**Work order**
Scan the data below and work out how many of its lines contain the word "from". Give only that number.

**Data in this exercise**

=== Section Start ===

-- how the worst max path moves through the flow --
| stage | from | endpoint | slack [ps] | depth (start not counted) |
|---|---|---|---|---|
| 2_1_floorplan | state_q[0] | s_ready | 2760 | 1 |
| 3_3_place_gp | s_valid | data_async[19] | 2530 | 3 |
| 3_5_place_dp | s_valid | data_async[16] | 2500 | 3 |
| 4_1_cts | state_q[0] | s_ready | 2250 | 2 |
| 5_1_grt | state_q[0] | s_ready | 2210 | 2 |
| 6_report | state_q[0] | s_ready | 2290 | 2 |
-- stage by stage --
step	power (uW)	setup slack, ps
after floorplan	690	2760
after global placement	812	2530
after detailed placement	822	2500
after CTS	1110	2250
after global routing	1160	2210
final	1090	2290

=== Section End ===
=== Section Start ===

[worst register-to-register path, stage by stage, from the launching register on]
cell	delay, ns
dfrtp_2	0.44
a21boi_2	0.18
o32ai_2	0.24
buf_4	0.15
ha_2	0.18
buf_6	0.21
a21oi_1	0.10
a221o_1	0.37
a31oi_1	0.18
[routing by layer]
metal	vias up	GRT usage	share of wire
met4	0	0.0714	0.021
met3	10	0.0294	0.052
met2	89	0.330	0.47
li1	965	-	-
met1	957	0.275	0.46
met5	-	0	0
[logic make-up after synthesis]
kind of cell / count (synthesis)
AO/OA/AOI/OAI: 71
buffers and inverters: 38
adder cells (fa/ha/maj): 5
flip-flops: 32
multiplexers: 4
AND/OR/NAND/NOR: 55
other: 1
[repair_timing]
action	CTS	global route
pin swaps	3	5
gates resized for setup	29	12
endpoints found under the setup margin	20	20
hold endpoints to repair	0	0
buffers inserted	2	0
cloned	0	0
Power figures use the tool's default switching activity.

=== Section End ===

**Reply**
2